REQUIREMENT:
Across the entries below, how many lines have the string "inverters" in them? Reply with only the number.

Collected data entries:
= = =

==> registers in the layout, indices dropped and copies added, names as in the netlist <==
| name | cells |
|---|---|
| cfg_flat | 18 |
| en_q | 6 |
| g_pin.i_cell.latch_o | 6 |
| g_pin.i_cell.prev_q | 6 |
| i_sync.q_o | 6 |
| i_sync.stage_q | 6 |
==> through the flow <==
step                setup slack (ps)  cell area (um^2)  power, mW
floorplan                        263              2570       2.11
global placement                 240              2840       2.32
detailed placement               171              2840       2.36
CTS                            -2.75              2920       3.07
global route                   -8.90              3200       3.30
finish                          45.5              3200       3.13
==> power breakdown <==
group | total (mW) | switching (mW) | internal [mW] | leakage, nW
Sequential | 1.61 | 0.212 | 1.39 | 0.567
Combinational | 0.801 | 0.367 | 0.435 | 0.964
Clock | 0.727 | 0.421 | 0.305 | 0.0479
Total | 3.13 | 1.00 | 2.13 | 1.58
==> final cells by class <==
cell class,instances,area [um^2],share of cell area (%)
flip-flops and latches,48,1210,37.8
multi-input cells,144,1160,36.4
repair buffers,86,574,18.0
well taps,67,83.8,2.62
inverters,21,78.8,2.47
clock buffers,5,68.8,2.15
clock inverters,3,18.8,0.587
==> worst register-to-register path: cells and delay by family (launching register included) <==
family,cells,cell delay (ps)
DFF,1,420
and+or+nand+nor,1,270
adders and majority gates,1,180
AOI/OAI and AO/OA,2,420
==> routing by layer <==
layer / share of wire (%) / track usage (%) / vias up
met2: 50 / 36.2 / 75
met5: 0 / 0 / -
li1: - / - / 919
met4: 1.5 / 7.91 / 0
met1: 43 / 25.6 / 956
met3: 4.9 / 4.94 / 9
`src/rtl/sgdma_pkg.sv`:
```
package sgdma_pkg;

  // control word field positions
  localparam int unsigned F_SG   = 1;
  localparam int unsigned F_WLO  = 2;
  localparam int unsigned F_SFIX = 4;
  localparam int unsigned F_DFIX = 5;
  localparam int unsigned F_CNT  = 16;
  localparam int unsigned CNT_W  = 32 - F_CNT;

  typedef enum logic [2:0] {
    ST_IDLE, ST_FETCH, ST_CHECK, ST_WAIT, ST_RD, ST_WR, ST_GAP
  } st_e;

  function automatic logic [2:0] item_bytes(input logic [1:0] w);
    case (w)
      2'd0:    return 3'd1;
      2'd1:    return 3'd2;
      default: return 3'd4;
    endcase
  endfunction

  function automatic logic fits(input logic [1:0] lo, input logic [1:0] w);
    case (w)
      2'd0:    return 1'b1;
      2'd1:    return ~lo[0];
      2'd2:    return (lo == 2'd0);
      default: return 1'b0;
    endcase
  endfunction

  function automatic logic [31:0] lane_pick(input logic [31:0] word,
                                            input logic [1:0] lo,
                                            input logic [1:0] w);
    logic [31:0] sh;
    sh = word >> {lo, 3'b000};
    case (w)
      2'd0:    return {24'd0, sh[7:0]};
      2'd1:    return {16'd0, sh[15:0]};
      default: return sh;
    endcase
  endfunction

  function automatic logic [31:0] lane_spread(input logic [31:0] item,
                                              input logic [1:0] w);
    case (w)
      2'd0:    return {4{item[7:0]}};
      2'd1:    return {2{item[15:0]}};
      default: return item;
    endcase
  endfunction

endpackage

```
`src/rtl/sgdma_flag.sv`:
```
module sgdma_flag (
  input  logic clk,
  input  logic rst_n,
  input  logic chan_rst,
  input  logic set,
  input  logic clr,
  output logic flag
);
  always_ff @(posedge clk or negedge rst_n) begin
    if (!rst_n)         flag <= 1'b0;
    else if (chan_rst)  flag <= 1'b0;
    else if (set)       flag <= 1'b1;
    else if (clr)       flag <= 1'b0;
  end

  assert_set_wins_R10: assert property (@(posedge clk) disable iff (!rst_n)
    (set && !chan_rst) |=> flag);
  assert_w1c_R10: assert property (@(posedge clk) disable iff (!rst_n)
    (clr && !set && !chan_rst) |=> !flag);
  assert_flag_rst_R12: assert property (@(posedge clk) disable iff (!rst_n)
    chan_rst |=> !flag);
endmodule

```
`src/rtl/sgdma_addr_gen.sv`:
```
module sgdma_addr_gen
  import sgdma_pkg::*;
(
  input  logic        clk,
  input  logic        rst_n,
  input  logic        clr,
  input  logic        ld_src,
  input  logic        ld_dst,
  input  logic [31:0] ld_val,
  input  logic        step,
  input  logic [1:0]  width,
  input  logic        sfix,
  input  logic        dfix,
  output logic [31:0] src_addr,
  output logic [31:0] dst_addr
);
  logic [31:0] inc;
  assign inc = {29'd0, item_bytes(width)};

  always_ff @(posedge clk or negedge rst_n) begin
    if (!rst_n) begin
      src_addr <= '0;
      dst_addr <= '0;
    end else if (clr) begin
      src_addr <= '0;
      dst_addr <= '0;
    end else begin
      if (ld_src)             src_addr <= ld_val;
      else if (step && !sfix) src_addr <= src_addr + inc;
      if (ld_dst)             dst_addr <= ld_val;
      else if (step && !dfix) dst_addr <= dst_addr + inc;
    end
  end

  assert_src_fixed_R4: assert property (@(posedge clk) disable iff (!rst_n)
    (step && sfix && !clr && !ld_src) |=> $stable(src_addr));
  assert_dst_fixed_R4: assert property (@(posedge clk) disable iff (!rst_n)
    (step && dfix && !clr && !ld_dst) |=> $stable(dst_addr));
  assert_src_step_R3: assert property (@(posedge clk) disable iff (!rst_n)
    (step && !sfix && !clr && !ld_src) |=>
      (src_addr == $past(src_addr) + {29'd0, item_bytes($past(width))}));
endmodule

```
`src/rtl/sgdma_fsm.sv`:
```
module sgdma_fsm
  import sgdma_pkg::*;
#(
  parameter int unsigned BURST = 32
) (
  input  logic             clk,
  input  logic             rst_n,
  input  logic             chan_rst,
  input  logic [31:0]      tbl_base,
  input  logic [31:0]      head_ofs,
  input  logic             mem2mem,
  input  logic             sw_trig,
  input  logic             periph_req,
  output logic             periph_ack,
  output logic             mem_req,
  output logic             mem_we,
  output logic [31:0]      mem_addr,
  output logic [1:0]       mem_size,
  output logic [31:0]      mem_wdata,
  input  logic [31:0]      mem_rdata,
  input  logic             mem_err,
  input  logic [31:0]      src_addr,
  input  logic [31:0]      dst_addr,
  output logic             ld_src,
  output logic             ld_dst,
  output logic             step,
  output logic [1:0]       width,
  output logic             sfix,
  output logic             dfix,
  output logic             done_set,
  output logic             abort_set,
  output logic             busy,
  output logic [CNT_W-1:0] remain_cnt
);
  localparam int unsigned BW = (BURST > 1) ? $clog2(BURST) : 1;
  localparam logic [BW-1:0] BLAST = BW'(BURST - 1);

  st_e              st_q;
  logic [1:0]       widx_q;
  logic [31:0]      desc_q, nxt_q, data_q;
  logic [CNT_W-1:0] cnt_q;
  logic             sg_q;
  logic [BW-1:0]    burst_q;

  // named internal events
  logic bus_err, align_bad, item_done, last_item, more_desc, chain_done;

  always_comb begin
    mem_req   = 1'b0;
    mem_we    = 1'b0;
    mem_addr  = '0;
    mem_size  = 2'd2;
    mem_wdata = '0;
    case (st_q)
      ST_FETCH: begin
        mem_req  = 1'b1;
        mem_addr = desc_q + {28'd0, widx_q, 2'b00};
      end
      ST_RD: begin
        mem_req  = 1'b1;
        mem_addr = src_addr;
        mem_size = width;
      end
      ST_WR: begin
        mem_req   = 1'b1;
        mem_we    = 1'b1;
        mem_addr  = dst_addr;
        mem_size  = width;
        mem_wdata = lane_spread(data_q, width);
      end
      default: ;
    endcase
  end

  assign bus_err    = mem_req && mem_err;
  assign align_bad  = (st_q == ST_CHECK) &&
                      !(fits(src_addr[1:0], width) && fits(dst_addr[1:0], width));
  assign item_done  = (st_q == ST_WR) && !mem_err;
  assign last_item  = item_done && (cnt_q == '0);
  assign more_desc  = sg_q && (nxt_q != '0);
  assign chain_done = last_item && !more_desc;

  assign ld_src     = (st_q == ST_FETCH) && (widx_q == 2'd1) && !mem_err;
  assign ld_dst     = (st_q == ST_FETCH) && (widx_q == 2'd2) && !mem_err;
  assign step       = item_done;
  assign periph_ack = (st_q == ST_WR) && !mem2mem;
  assign done_set   = chain_done && !chan_rst;
  assign abort_set  = (bus_err || align_bad) && !chan_rst;
  assign busy       = (st_q != ST_IDLE);
  assign remain_cnt = cnt_q;

  always_ff @(posedge clk or negedge rst_n) begin
    if (!rst_n) begin
      st_q    <= ST_IDLE;
      widx_q  <= '0;
      desc_q  <= '0;
      nxt_q   <= '0;
      data_q  <= '0;
      cnt_q   <= '0;
      sg_q    <= 1'b0;
      width   <= '0;
      sfix    <= 1'b0;
      dfix    <= 1'b0;
      burst_q <= '0;
    end else if (chan_rst) begin
      st_q    <= ST_IDLE;
      widx_q  <= '0;
      nxt_q   <= '0;
      cnt_q   <= '0;
      sg_q    <= 1'b0;
      width   <= '0;
      sfix    <= 1'b0;
      dfix    <= 1'b0;
      burst_q <= '0;
    end else begin
      case (st_q)
        ST_IDLE: if (sw_trig) begin
          desc_q <= tbl_base + head_ofs;
          widx_q <= '0;
          st_q   <= ST_FETCH;
        end
        ST_FETCH: begin
          if (mem_err) st_q <= ST_IDLE;
          else begin
            widx_q <= widx_q + 2'd1;
            if (widx_q == 2'd0) begin
              cnt_q <= mem_rdata[31:F_CNT];
              sg_q  <= mem_rdata[F_SG];
              width <= mem_rdata[F_WLO+1:F_WLO];
              sfix  <= mem_rdata[F_SFIX];
              dfix  <= mem_rdata[F_DFIX];
            end
            if (widx_q == 2'd3) begin
              nxt_q <= mem_rdata;
              st_q  <= ST_CHECK;
            end
          end
        end
        ST_CHECK: begin
          burst_q <= '0;
          if (align_bad)    st_q <= ST_IDLE;
          else if (mem2mem) st_q <= ST_RD;
          else              st_q <= ST_WAIT;
        end
        ST_WAIT: if (periph_req) st_q <= ST_RD;
        ST_RD: begin
          if (mem_err) st_q <= ST_IDLE;
          else begin
            data_q <= lane_pick(mem_rdata, src_addr[1:0], width);
            st_q   <= ST_WR;
          end
        end
        ST_WR: begin
          if (mem_err) st_q <= ST_IDLE;
          else if (cnt_q == '0) begin
            if (more_desc) begin
              desc_q <= tbl_base + nxt_q;
              widx_q <= '0;
              st_q   <= ST_FETCH;
            end else st_q <= ST_IDLE;
          end else begin
            cnt_q <= cnt_q - CNT_W'(1);
            if (!mem2mem) st_q <= ST_WAIT;
            else if (burst_q == BLAST) begin
              burst_q <= '0;
              st_q    <= ST_GAP;
            end else begin
              burst_q <= burst_q + BW'(1);
              st_q    <= ST_RD;
            end
          end
        end
        ST_GAP: st_q <= ST_RD;
        default: st_q <= ST_IDLE;
      endcase
    end
  end

  assert_halt_on_err_R11: assert property (@(posedge clk) disable iff (!rst_n)
    bus_err |=> !mem_req);
  assert_count_down_R2: assert property (@(posedge clk) disable iff (!rst_n)
    (item_done && (cnt_q != '0) && !chan_rst) |=> (cnt_q == $past(cnt_q) - CNT_W'(1)));
  assert_link_fetch_R7: assert property (@(posedge clk) disable iff (!rst_n)
    (last_item && more_desc && !chan_rst) |=> (mem_req && !mem_we && (widx_q == 2'd0)));
  assert_wait_req_R9: assert property (@(posedge clk) disable iff (!rst_n)
    ((st_q == ST_WAIT) && !periph_req && !chan_rst) |=> !mem_req);
  assert_aligned_beat_R5: assert property (@(posedge clk) disable iff (!rst_n)
    (mem_req && (st_q == ST_RD)) |-> fits(mem_addr[1:0], mem_size));
  assert_chan_rst_R12: assert property (@(posedge clk) disable iff (!rst_n)
    chan_rst |=> (!busy && (remain_cnt == '0)));
  assert_busy_trig_R13: assert property (@(posedge clk) disable iff (!rst_n)
    (busy && sw_trig && !chan_rst) |=> $stable(desc_q) || (st_q == ST_FETCH && widx_q == 2'd0));
endmodule

```
`src/rtl/sgdma_channel.sv`:
```
module sgdma_channel
  import sgdma_pkg::*;
#(
  parameter int unsigned BURST = 32
) (
  input  logic        clk,
  input  logic        rst_n,
  input  logic        chan_rst,
  input  logic [31:0] tbl_base,
  input  logic [31:0] head_ofs,
  input  logic        mem2mem,
  input  logic        sw_trig,
  input  logic        periph_req,
  output logic        periph_ack,
  output logic        mem_req,
  output logic        mem_we,
  output logic [31:0] mem_addr,
  output logic [1:0]  mem_size,
  output logic [31:0] mem_wdata,
  input  logic [31:0] mem_rdata,
  input  logic        mem_err,
  input  logic        done_clr,
  input  logic        abort_clr,
  output logic        done_flag,
  output logic        abort_flag,
  output logic        busy,
  output logic [15:0] remain_cnt
);
  logic [31:0] src_addr, dst_addr;
  logic        ld_src, ld_dst, step, sfix, dfix, done_set, abort_set;
  logic [1:0]  width;

  sgdma_fsm #(.BURST(BURST)) u_fsm (
    .clk(clk), .rst_n(rst_n), .chan_rst(chan_rst),
    .tbl_base(tbl_base), .head_ofs(head_ofs), .mem2mem(mem2mem),
    .sw_trig(sw_trig), .periph_req(periph_req), .periph_ack(periph_ack),
    .mem_req(mem_req), .mem_we(mem_we), .mem_addr(mem_addr),
    .mem_size(mem_size), .mem_wdata(mem_wdata), .mem_rdata(mem_rdata),
    .mem_err(mem_err), .src_addr(src_addr), .dst_addr(dst_addr),
    .ld_src(ld_src), .ld_dst(ld_dst), .step(step), .width(width),
    .sfix(sfix), .dfix(dfix), .done_set(done_set), .abort_set(abort_set),
    .busy(busy), .remain_cnt(remain_cnt)
  );

  sgdma_addr_gen u_addr (
    .clk(clk), .rst_n(rst_n), .clr(chan_rst),
    .ld_src(ld_src), .ld_dst(ld_dst), .ld_val(mem_rdata),
    .step(step), .width(width), .sfix(sfix), .dfix(dfix),
    .src_addr(src_addr), .dst_addr(dst_addr)
  );

  sgdma_flag u_done (
    .clk(clk), .rst_n(rst_n), .chan_rst(chan_rst),
    .set(done_set), .clr(done_clr), .flag(done_flag)
  );

  sgdma_flag u_abort (
    .clk(clk), .rst_n(rst_n), .chan_rst(chan_rst),
    .set(abort_set), .clr(abort_clr), .flag(abort_flag)
  );
endmodule

```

= = =

RESULT OF THE TASK:
2